# About this exercise
Of the entries below, restate word for word only the section that runs from the line with "logic bkg30, bkp30;" to the line with "logic bkg39, bkp39;", counting both ends.
_ _ _ _ _
This design comes from an exercise in tuning for small area, a short achievable clock period and few clock cycles on the open sky130 flow, not from production work.
Function was checked by simulation only, so behaviour that the tests miss may differ from the original.
Power and IR drop assume default switching activity.

## flow/design.v (module list and top-level ports; edited modules follow where they fit)
// module fir_fa: 11 lines
// module fir_ha: 10 lines
// module fir_filter_streaming: 6289 lines
module fir_filter_streaming
#(
   parameter int TAPS = 8
)
(
   input  logic                clock,
   input  logic                reset,
   input  logic                req_valid,
   output logic                req_stall,
   input  logic signed [15:0]  req_sample,
   output logic                rsp_valid,
   input  logic                rsp_stall,
   output logic signed [34:0]  rsp_filtered,
   input  logic                csr_write_en,
   input  logic [7:0]          csr_index,
   input  logic signed [15:0]  csr_wdata
);
  // ...
==> flow/run.sh <==
#!/bin/bash
# synth_recipe.tcl (not shown) runs the flow's synth.tcl, then flattens the netlist and writes it again
# the make line also repeats each setting of config.mk as NAME=value (left out here)
make -C /OpenROAD-flow-scripts/flow DESIGN_CONFIG=/design/flow/config.mk WORK_HOME=/design/flow/orfs CLKGATE_MAP_FILE= SYNTH_SCRIPT=/design/flow/synth_recipe.tcl finish
==> flow/config.mk <==
export PLATFORM = sky130hd
export DESIGN_NAME = fir_filter_streaming
export DESIGN_NICKNAME = fir_filter_streaming
export VERILOG_FILES = /design/flow/design.v
export SDC_FILE = /design/flow/constraint.sdc
export NUM_CORES = 4
export LEC_CHECK = 0
export ABC_AREA = 1
export CAP_MARGIN = 20
export CORE_MARGIN = 2
export CORE_UTILIZATION = 50
export SETUP_SLACK_MARGIN = 4.4
export SLEW_MARGIN = 20
export SYNTH_HIERARCHICAL = 1
export SYNTH_MINIMUM_KEEP_SIZE = 0
==> flow/constraint.sdc <==
create_clock -name core_clock -period 8.0 [get_ports {clock}]
set_input_delay 1.6000 -clock core_clock [delete_from_list [all_inputs] [get_ports {clock}]]
set_output_delay 1.6000 -clock core_clock [all_outputs]
set_load 0.01 [all_outputs]
==> flow_metrics.env, run 1 <==
export IMPL_status="no timing/DRC/antenna violations"
export IMPL_r2r_start="hist3_q[0]$_SDFFE_PP0P_"
export IMPL_cts_root_buffer="clkbuf_16"
export IMPL_combPwrFrac=0.293
export IMPL_min_delay_path_depth=0
export IMPL_rsz0062_at_grt="true"
export IMPL_cpMostUsedCell="fa_1"
export IMPL_cp_start_kind="flip-flop"
export IMPL_nNetsFinal=7179
export IMPL_fin_cells=7809
export IMPL_dp_hpwl_um=253000
export IMPL_grt_max_degree=153
export IMPL_pg_comb_w=0.00356
export IMPL_synth_xor_area_frac=0.149
export IMPL_r2r_end="p1_q[2]$_DFFE_PN_"
export IMPL_via_per_inst=6.87
export IMPL_busiest_layer="met2"
export IMPL_multiInputGateArea_mm2=0.0444
export IMPL_nonClkBufAreaFrac=0.0656
export IMPL_overflow=0
export IMPL_syn_area_mm2=0.0651
export IMPL_min_to="p2_q[0]$_DFFE_PN_"
export IMPL_p_sw_w=0.00436
export IMPL_multi_input_cells=4292
export IMPL_num_nonclk_inverters=412
export IMPL_hp_start="p1_q[0]$_DFFE_PN_"
export IMPL_power_w=0.0121
export IMPL_power_density_mw_per_mm2=161
export IMPL_synth_common_cells="1108 x fa_1, 1074 x xor2_1, 960 x o22ai_1"
export IMPL_swShare=0.359
export IMPL_yosysSeqAreaShare=0.281
export IMPL_power_share_clock=0.331
export IMPL_ir_worst_vdd_v=0.000230
export IMPL_reg2reg_depth=6
Testbench counts, summed over its fixed seeds: cycles 16,024.
==> run 2: changes to the inputs <==
--- a/flow/design.v
+++ b/flow/design.v
@@ -6315,10 +6315,227 @@
    fir_fa u_fa1105 (.a(p2_q[48]), .b(p2_q[49]), .c(p2_q[50]), .s(s2223), .co(c2224));
    fir_ha u_ha8 (.a(p2_q[51]), .b(p2_q[52]), .s(s2225), .co(c2226));
    fir_fa u_fa1106 (.a(p2_q[53]), .b(p2_q[54]), .c(p2_q[55]), .s(s2227), .co(c2228));
    fir_ha u_ha9 (.a(p2_q[56]), .b(p2_q[57]), .s(s2229), .co(c2230));
    fir_fa u_fa1107 (.a(p2_q[59]), .b(p2_q[60]), .c(p2_q[61]), .s(s2231), .co(c2232));
    fir_fa u_fa1108 (.a(p2_q[63]), .b(p2_q[64]), .c(p2_q[65]), .s(s2233), .co(c2234));
    assign row_a = {1'b1, p2_q[68], p2_q[67], p2_q[66], s2233, p2_q[62], s2231, p2_q[58], c2228, c2226, c2224, c2222, c2220, c2218, c2214, c2210, s2209, c2202, s2201, s2197, c2194, s2193, c2190, s2189, c2186, s2185, c2182, s2181, p2_q[7], p2_q[6], p2_q[5], p2_q[4], p2_q[3], p2_q[2], p2_q[0]};
    assign row_b = {1'b0, p2_q[69], 1'b0, c2234, 1'b0, c2232, 1'b0, c2230, s2229, s2227, s2225, s2223, s2221, s2219, s2217, s2213, 1'b0, s2205, 1'b0, 1'b0, s2195, 1'b0, s2191, 1'b0, s2187, 1'b0, s2183, 1'b0, 1'b0, 1'b0, 1'b0, 1'b0, 1'b0, 1'b0, p2_q[1]};
-   assign sum   = row_a + row_b;
+   logic bkg1, bkp1;
+   logic bkg2, bkp2;
+   logic bkg3, bkp3;
+   logic bkg4, bkp4;
+   logic bkg5, bkp5;
+   logic bkg6, bkp6;
+   logic bkg7, bkp7;
+   logic bkg8, bkp8;
+   logic bkg9, bkp9;
+   logic bkg10, bkp10;
+   logic bkg11, bkp11;
+   logic bkg12, bkp12;
+   logic bkg13, bkp13;
+   logic bkg14, bkp14;
+   logic bkg15, bkp15;
+   logic bkg16, bkp16;
+   logic bkg17, bkp17;
+   logic bkg18, bkp18;
+   logic bkg19, bkp19;
+   logic bkg20, bkp20;
+   logic bkg21, bkp21;
+   logic bkg22, bkp22;
+   logic bkg23, bkp23;
+   logic bkg24, bkp24;
+   logic bkg25, bkp25;
+   logic bkg26, bkp26;
+   logic bkg27, bkp27;
+   logic bkg28, bkp28;
+   logic bkg29, bkp29;
+   logic bkg30, bkp30;
+   logic bkg31, bkp31;
+   logic bkg32, bkp32;
+   logic bkg33, bkp33;
+   logic bkg34, bkp34;
+   logic bkg35, bkp35;
+   logic bkg36, bkp36;
+   logic bkg37, bkp37;
+   logic bkg38, bkp38;
+   logic bkg39, bkp39;
+   logic bkg40, bkp40;
+   logic bkg41, bkp41;
+   logic bkg42, bkp42;
+   logic bkg43, bkp43;
+   logic bkg44, bkp44;
+   logic bkg45, bkp45;
+   logic bkg46, bkp46;
+   logic bkg47, bkp47;
+   logic bkg48, bkp48;
+   logic bkg49, bkp49;
+   logic bkg50, bkp50;
+   logic bkg51, bkp51;
+   logic bkg52, bkp52;
+   logic bkg53, bkp53;
+   logic bkg54, bkp54;
+   logic bkg55, bkp55;
+   logic bkg56, bkp56;
+   logic bkg57, bkp57;
+   logic bkg58, bkp58;
+   logic bkg59, bkp59;
+   logic bkg60, bkp60;
+   logic bkg61, bkp61;
+   assign bkg1 = (row_a[1] & row_b[1]) | ((row_a[1] ^ row_b[1]) & (row_a[0] & row_b[0]));
+   assign bkp1 = (row_a[1] ^ row_b[1]) & (row_a[0] ^ row_b[0]);
+   assign bkg2 = (row_a[3] & row_b[3]) | ((row_a[3] ^ row_b[3]) & (row_a[2] & row_b[2]));
+   assign bkp2 = (row_a[3] ^ row_b[3]) & (row_a[2] ^ row_b[2]);
+   assign bkg3 = (row_a[5] & row_b[5]) | ((row_a[5] ^ row_b[5]) & (row_a[4] & row_b[4]));
+   assign bkp3 = (row_a[5] ^ row_b[5]) & (row_a[4] ^ row_b[4]);
+   assign bkg4 = (row_a[7] & row_b[7]) | ((row_a[7] ^ row_b[7]) & (row_a[6] & row_b[6]));
+   assign bkp4 = (row_a[7] ^ row_b[7]) & (row_a[6] ^ row_b[6]);
+   assign bkg5 = (row_a[9] & row_b[9]) | ((row_a[9] ^ row_b[9]) & (row_a[8] & row_b[8]));
+   assign bkp5 = (row_a[9] ^ row_b[9]) & (row_a[8] ^ row_b[8]);
+   assign bkg6 = (row_a[11] & row_b[11]) | ((row_a[11] ^ row_b[11]) & (row_a[10] & row_b[10]));
+   assign bkp6 = (row_a[11] ^ row_b[11]) & (row_a[10] ^ row_b[10]);
+   assign bkg7 = (row_a[13] & row_b[13]) | ((row_a[13] ^ row_b[13]) & (row_a[12] & row_b[12]));
+   assign bkp7 = (row_a[13] ^ row_b[13]) & (row_a[12] ^ row_b[12]);
+   assign bkg8 = (row_a[15] & row_b[15]) | ((row_a[15] ^ row_b[15]) & (row_a[14] & row_b[14]));
+   assign bkp8 = (row_a[15] ^ row_b[15]) & (row_a[14] ^ row_b[14]);
+   assign bkg9 = (row_a[17] & row_b[17]) | ((row_a[17] ^ row_b[17]) & (row_a[16] & row_b[16]));
+   assign bkp9 = (row_a[17] ^ row_b[17]) & (row_a[16] ^ row_b[16]);
+   assign bkg10 = (row_a[19] & row_b[19]) | ((row_a[19] ^ row_b[19]) & (row_a[18] & row_b[18]));
+   assign bkp10 = (row_a[19] ^ row_b[19]) & (row_a[18] ^ row_b[18]);
+   assign bkg11 = (row_a[21] & row_b[21]) | ((row_a[21] ^ row_b[21]) & (row_a[20] & row_b[20]));
+   assign bkp11 = (row_a[21] ^ row_b[21]) & (row_a[20] ^ row_b[20]);
+   assign bkg12 = (row_a[23] & row_b[23]) | ((row_a[23] ^ row_b[23]) & (row_a[22] & row_b[22]));
+   assign bkp12 = (row_a[23] ^ row_b[23]) & (row_a[22] ^ row_b[22]);
+   assign bkg13 = (row_a[25] & row_b[25]) | ((row_a[25] ^ row_b[25]) & (row_a[24] & row_b[24]));
+   assign bkp13 = (row_a[25] ^ row_b[25]) & (row_a[24] ^ row_b[24]);
+   assign bkg14 = (row_a[27] & row_b[27]) | ((row_a[27] ^ row_b[27]) & (row_a[26] & row_b[26]));
+   assign bkp14 = (row_a[27] ^ row_b[27]) & (row_a[26] ^ row_b[26]);
+   assign bkg15 = (row_a[29] & row_b[29]) | ((row_a[29] ^ row_b[29]) & (row_a[28] & row_b[28]));
+   assign bkp15 = (row_a[29] ^ row_b[29]) & (row_a[28] ^ row_b[28]);
+   assign bkg16 = (row_a[31] & row_b[31]) | ((row_a[31] ^ row_b[31]) & (row_a[30] & row_b[30]));
+   assign bkp16 = (row_a[31] ^ row_b[31]) & (row_a[30] ^ row_b[30]);
+   assign bkg17 = (row_a[33] & row_b[33]) | ((row_a[33] ^ row_b[33]) & (row_a[32] & row_b[32]));
+   assign bkp17 = (row_a[33] ^ row_b[33]) & (row_a[32] ^ row_b[32]);
+   assign bkg18 = bkg2 | (bkp2 & bkg1);
+   assign bkp18 = bkp2 & bkp1;
+   assign bkg19 = bkg4 | (bkp4 & bkg3);
+   assign bkp19 = bkp4 & bkp3;
+   assign bkg20 = bkg6 | (bkp6 & bkg5);
+   assign bkp20 = bkp6 & bkp5;
+   assign bkg21 = bkg8 | (bkp8 & bkg7);
+   assign bkp21 = bkp8 & bkp7;
+   assign bkg22 = bkg10 | (bkp10 & bkg9);
+   assign bkp22 = bkp10 & bkp9;
+   assign bkg23 = bkg12 | (bkp12 & bkg11);
+   assign bkp23 = bkp12 & bkp11;
+   assign bkg24 = bkg14 | (bkp14 & bkg13);
+   assign bkp24 = bkp14 & bkp13;
+   assign bkg25 = bkg16 | (bkp16 & bkg15);
+   assign bkp25 = bkp16 & bkp15;
+   assign bkg26 = bkg19 | (bkp19 & bkg18);
+   assign bkp26 = bkp19 & bkp18;
+   assign bkg27 = bkg21 | (bkp21 & bkg20);
+   assign bkp27 = bkp21 & bkp20;
+   assign bkg28 = bkg23 | (bkp23 & bkg22);
+   assign bkp28 = bkp23 & bkp22;
+   assign bkg29 = bkg25 | (bkp25 & bkg24);
+   assign bkp29 = bkp25 & bkp24;
+   assign bkg30 = bkg27 | (bkp27 & bkg26);
+   assign bkp30 = bkp27 & bkp26;
+   assign bkg31 = bkg29 | (bkp29 & bkg28);
+   assign bkp31 = bkp29 & bkp28;
+   assign bkg32 = bkg31 | (bkp31 & bkg30);
+   assign bkp32 = bkp31 & bkp30;
+   assign bkg33 = bkg28 | (bkp28 & bkg30);
+   assign bkp33 = bkp28 & bkp30;
+   assign bkg34 = bkg20 | (bkp20 & bkg26);
+   assign bkp34 = bkp20 & bkp26;
+   assign bkg35 = bkg22 | (bkp22 & bkg30);
+   assign bkp35 = bkp22 & bkp30;
+   assign bkg36 = bkg24 | (bkp24 & bkg33);
+   assign bkp36 = bkp24 & bkp33;
+   assign bkg37 = bkg3 | (bkp3 & bkg18);
+   assign bkp37 = bkp3 & bkp18;
+   assign bkg38 = bkg5 | (bkp5 & bkg26);
+   assign bkp38 = bkp5 & bkp26;
+   assign bkg39 = bkg7 | (bkp7 & bkg34);
+   assign bkp39 = bkp7 & bkp34;
+   assign bkg40 = bkg9 | (bkp9 & bkg30);
+   assign bkp40 = bkp9 & bkp30;
+   assign bkg41 = bkg11 | (bkp11 & bkg35);
+   assign bkp41 = bkp11 & bkp35;
+   assign bkg42 = bkg13 | (bkp13 & bkg33);
+   assign bkp42 = bkp13 & bkp33;
+   assign bkg43 = bkg15 | (bkp15 & bkg36);
+   assign bkp43 = bkp15 & bkp36;
+   assign bkg44 = bkg17 | (bkp17 & bkg32);
+   assign bkp44 = bkp17 & bkp32;
+   assign bkg45 = (row_a[2] & row_b[2]) | ((row_a[2] ^ row_b[2]) & bkg1);
+   assign bkp45 = (row_a[2] ^ row_b[2]) & bkp1;
+   assign bkg46 = (row_a[4] & row_b[4]) | ((row_a[4] ^ row_b[4]) & bkg18);
+   assign bkp46 = (row_a[4] ^ row_b[4]) & bkp18;
+   assign bkg47 = (row_a[6] & row_b[6]) | ((row_a[6] ^ row_b[6]) & bkg37);
+   assign bkp47 = (row_a[6] ^ row_b[6]) & bkp37;
+   assign bkg48 = (row_a[8] & row_b[8]) | ((row_a[8] ^ row_b[8]) & bkg26);
+   assign bkp48 = (row_a[8] ^ row_b[8]) & bkp26;
+   assign bkg49 = (row_a[10] & row_b[10]) | ((row_a[10] ^ row_b[10]) & bkg38);
+   assign bkp49 = (row_a[10] ^ row_b[10]) & bkp38;
+   assign bkg50 = (row_a[12] & row_b[12]) | ((row_a[12] ^ row_b[12]) & bkg34);
+   assign bkp50 = (row_a[12] ^ row_b[12]) & bkp34;
+   assign bkg51 = (row_a[14] & row_b[14]) | ((row_a[14] ^ row_b[14]) & bkg39);
+   assign bkp51 = (row_a[14] ^ row_b[14]) & bkp39;
+   assign bkg52 = (row_a[16] & row_b[16]) | ((row_a[16] ^ row_b[16]) & bkg30);
+   assign bkp52 = (row_a[16] ^ row_b[16]) & bkp30;
+   assign bkg53 = (row_a[18] & row_b[18]) | ((row_a[18] ^ row_b[18]) & bkg40);
+   assign bkp53 = (row_a[18] ^ row_b[18]) & bkp40;
+   assign bkg54 = (row_a[20] & row_b[20]) | ((row_a[20] ^ row_b[20]) & bkg35);
+   assign bkp54 = (row_a[20] ^ row_b[20]) & bkp35;
+   assign bkg55 = (row_a[22] & row_b[22]) | ((row_a[22] ^ row_b[22]) & bkg41);
+   assign bkp55 = (row_a[22] ^ row_b[22]) & bkp41;
+   assign bkg56 = (row_a[24] & row_b[24]) | ((row_a[24] ^ row_b[24]) & bkg33);
+   assign bkp56 = (row_a[24] ^ row_b[24]) & bkp33;
+   assign bkg57 = (row_a[26] & row_b[26]) | ((row_a[26] ^ row_b[26]) & bkg42);
+   assign bkp57 = (row_a[26] ^ row_b[26]) & bkp42;
+   assign bkg58 = (row_a[28] & row_b[28]) | ((row_a[28] ^ row_b[28]) & bkg36);
+   assign bkp58 = (row_a[28] ^ row_b[28]) & bkp36;
+   assign bkg59 = (row_a[30] & row_b[30]) | ((row_a[30] ^ row_b[30]) & bkg43);
+   assign bkp59 = (row_a[30] ^ row_b[30]) & bkp43;
+   assign bkg60 = (row_a[32] & row_b[32]) | ((row_a[32] ^ row_b[32]) & bkg32);
+   assign bkp60 = (row_a[32] ^ row_b[32]) & bkp32;
+   assign bkg61 = (row_a[34] & row_b[34]) | ((row_a[34] ^ row_b[34]) & bkg44);
+   assign bkp61 = (row_a[34] ^ row_b[34]) & bkp44;
+   assign sum[0] = (row_a[0] ^ row_b[0]);
+   assign sum[1] = (row_a[1] ^ row_b[1]) ^ (row_a[0] & row_b[0]);
+   assign sum[2] = (row_a[2] ^ row_b[2]) ^ bkg1;
+   assign sum[3] = (row_a[3] ^ row_b[3]) ^ bkg45;
+   assign sum[4] = (row_a[4] ^ row_b[4]) ^ bkg18;
+   assign sum[5] = (row_a[5] ^ row_b[5]) ^ bkg46;
+   assign sum[6] = (row_a[6] ^ row_b[6]) ^ bkg37;
+   assign sum[7] = (row_a[7] ^ row_b[7]) ^ bkg47;
+   assign sum[8] = (row_a[8] ^ row_b[8]) ^ bkg26;
+   assign sum[9] = (row_a[9] ^ row_b[9]) ^ bkg48;
+   assign sum[10] = (row_a[10] ^ row_b[10]) ^ bkg38;
+   assign sum[11] = (row_a[11] ^ row_b[11]) ^ bkg49;
+   assign sum[12] = (row_a[12] ^ row_b[12]) ^ bkg34;
+   assign sum[13] = (row_a[13] ^ row_b[13]) ^ bkg50;
+   assign sum[14] = (row_a[14] ^ row_b[14]) ^ bkg39;
+   assign sum[15] = (row_a[15] ^ row_b[15]) ^ bkg51;
+   assign sum[16] = (row_a[16] ^ row_b[16]) ^ bkg30;
+   assign sum[17] = (row_a[17] ^ row_b[17]) ^ bkg52;
+   assign sum[18] = (row_a[18] ^ row_b[18]) ^ bkg40;
+   assign sum[19] = (row_a[19] ^ row_b[19]) ^ bkg53;
+   assign sum[20] = (row_a[20] ^ row_b[20]) ^ bkg35;
+   assign sum[21] = (row_a[21] ^ row_b[21]) ^ bkg54;
+   assign sum[22] = (row_a[22] ^ row_b[22]) ^ bkg41;
+   assign sum[23] = (row_a[23] ^ row_b[23]) ^ bkg55;
+   assign sum[24] = (row_a[24] ^ row_b[24]) ^ bkg33;
+   assign sum[25] = (row_a[25] ^ row_b[25]) ^ bkg56;
+   assign sum[26] = (row_a[26] ^ row_b[26]) ^ bkg42;
+   assign sum[27] = (row_a[27] ^ row_b[27]) ^ bkg57;
+   assign sum[28] = (row_a[28] ^ row_b[28]) ^ bkg36;
+   assign sum[29] = (row_a[29] ^ row_b[29]) ^ bkg58;
+   assign sum[30] = (row_a[30] ^ row_b[30]) ^ bkg43;
+   assign sum[31] = (row_a[31] ^ row_b[31]) ^ bkg59;
+   assign sum[32] = (row_a[32] ^ row_b[32]) ^ bkg32;
+   assign sum[33] = (row_a[33] ^ row_b[33]) ^ bkg60;
+   assign sum[34] = (row_a[34] ^ row_b[34]) ^ bkg44;
 endmodule
==> flow_metrics.env, run 2 <==
export IMPL_nNetsFinal=7035
export IMPL_crit_chain="nand2_1, xnor2_1, fa_1, fa_1, fa_2, fa_1"
export IMPL_fin_ws_ns=4.30
export IMPL_place_congestion=1.11
export IMPL_die_area_mm2=0.132
export IMPL_cts_clk_slew_worst_paths_ns=0.06
export IMPL_critPathCaptureType="flip-flop"
export IMPL_overflow=0
export IMPL_grt_pass1_vias=50900
export IMPL_r2r_end="p1_q[77]$_DFFE_PN_"
export IMPL_final_common_cell="xor2_1"
export IMPL_post_route_period_util=0.462
export IMPL_r2r_slack_ns=4.30
export IMPL_drt_wirelength_per_cell_um=42.9
export IMPL_synth_top_area_frac=0.346
export IMPL_worstPathMaxFanout=10
export IMPL_ioPinCount=82
export IMPL_cap_violations=0
export IMPL_ant_nets=0
export IMPL_cpMostUsedCell="fa_1"
export IMPL_cts_buffer_depth=3
export IMPL_tns_ns=0
export IMPL_nFillCells=10500
export IMPL_synth_ff_type="edfxtp_1"
export IMPL_largest_register="p1_q"
export IMPL_preCtsSetupSlack_ns=3.00
export IMPL_cp_start_kind="flip-flop"
export IMPL_core_area_mm2=0.128
export IMPL_worstPathArrival_ns=4.18
export IMPL_relSlewSlack=0.104
export IMPL_detailedRoute_firstPassIterationCount=6
export IMPL_clock_sinks=711
export IMPL_reg2reg_depth=6
export IMPL_drc=0
export IMPL_crit_type="reg2reg"
export IMPL_h_tree_depth=3
export IMPL_finalHoldViolCount=0
export IMPL_critPathSlowestCell="xnor2_1"
export IMPL_syn_area_mm2=0.0645
export IMPL_largest_reg_flops=299
export IMPL_syn_inst=5642
export IMPL_ir_worst_vdd_v=0.000220
export IMPL_track_usage=0.492
export IMPL_yosysMostFrequentCell="fa_1"
export IMPL_worstHoldPathType="reg2reg"
export IMPL_synth_area_leaders="fa_1 35%, edfxtp_1 19%, xor2_1 14%, dfxtp_1 9.5%, o22ai_1 9.3%"
export IMPL_reg_largest_list="p1_q (299), p2_q (70), rsp_filtered (35)"
export IMPL_power_density_mw_per_mm2=153
export IMPL_drive_above_1_share=0.219
export IMPL_cts_buffers=88
export IMPL_final_cell_mix="1002 x xor2_1, 952 x fa_1, 941 x o22ai_1, 404 x edfxtp_1, 367 x buf_4"
export IMPL_fmax_mhz=271
export IMPL_synth_largest_area_cell="fa_1"
export IMPL_fin_worst_skew_ns=0.0515
export IMPL_area_growth_pct=17.1
export IMPL_drt_iter0_markers=8156
export IMPL_wl_um=326000
export IMPL_r2r_start="hist5_q[0]$_SDFFE_PP0P_"
export IMPL_rows=131
export IMPL_synth_seq_cells=711
export IMPL_async_flop_share=0
export IMPL_slew_violations=0
export IMPL_period_needed_ns=3.70
export IMPL_initial_core_util=0.505
export IMPL_die_w_um=363
export IMPL_required_ns=8.48
export IMPL_yosysSeqAreaShare=0.283
export IMPL_grt_pass1_wl_um=436000
export IMPL_synth_common_cells="1116 x fa_1, 1043 x xor2_1, 960 x o22ai_1"
export IMPL_synth_cell_types=38
export IMPL_ys_warn_count=7
export IMPL_worstMarginPinSlew_ns=1.34
export IMPL_vias=52800
export IMPL_grt_antenna_before_repair=21
export IMPL_portBuffers=81
export IMPL_grt_max_degree=168
export IMPL_die_y_um=363
export IMPL_dp_hpwl_um=241000
export IMPL_via_per_inst=6.95
export IMPL_cts_tree="built"
export IMPL_utilization=0.591
export IMPL_status="no timing/DRC/antenna violations"
export IMPL_setup_viol=0
export IMPL_slowest_delay_ns=0.74
export IMPL_synth_avg_cell_area_um2=11.4
export IMPL_multiInputGateArea_mm2=0.0443
export IMPL_min_to="p2_q[0]$_DFFE_PN_"
export IMPL_clock_latency_ns=0.76
export IMPL_cts_hold_buf=0
export IMPL_hp_start="p1_q[0]$_DFFE_PN_"
export IMPL_synth_edf_count=404
export IMPL_cts_root_buffer="clkbuf_16"
export IMPL_rsz0062_at_grt="true"
export IMPL_min_delay_path_depth=0
export IMPL_seqCellArea_mm2=0.0185
export IMPL_leakage_nw=36.4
_ _ _ _ _
# Completed exercise
+   logic bkg30, bkp30;
+   logic bkg31, bkp31;
+   logic bkg32, bkp32;
+   logic bkg33, bkp33;
+   logic bkg34, bkp34;
+   logic bkg35, bkp35;
+   logic bkg36, bkp36;
+   logic bkg37, bkp37;
+   logic bkg38, bkp38;
+   logic bkg39, bkp39;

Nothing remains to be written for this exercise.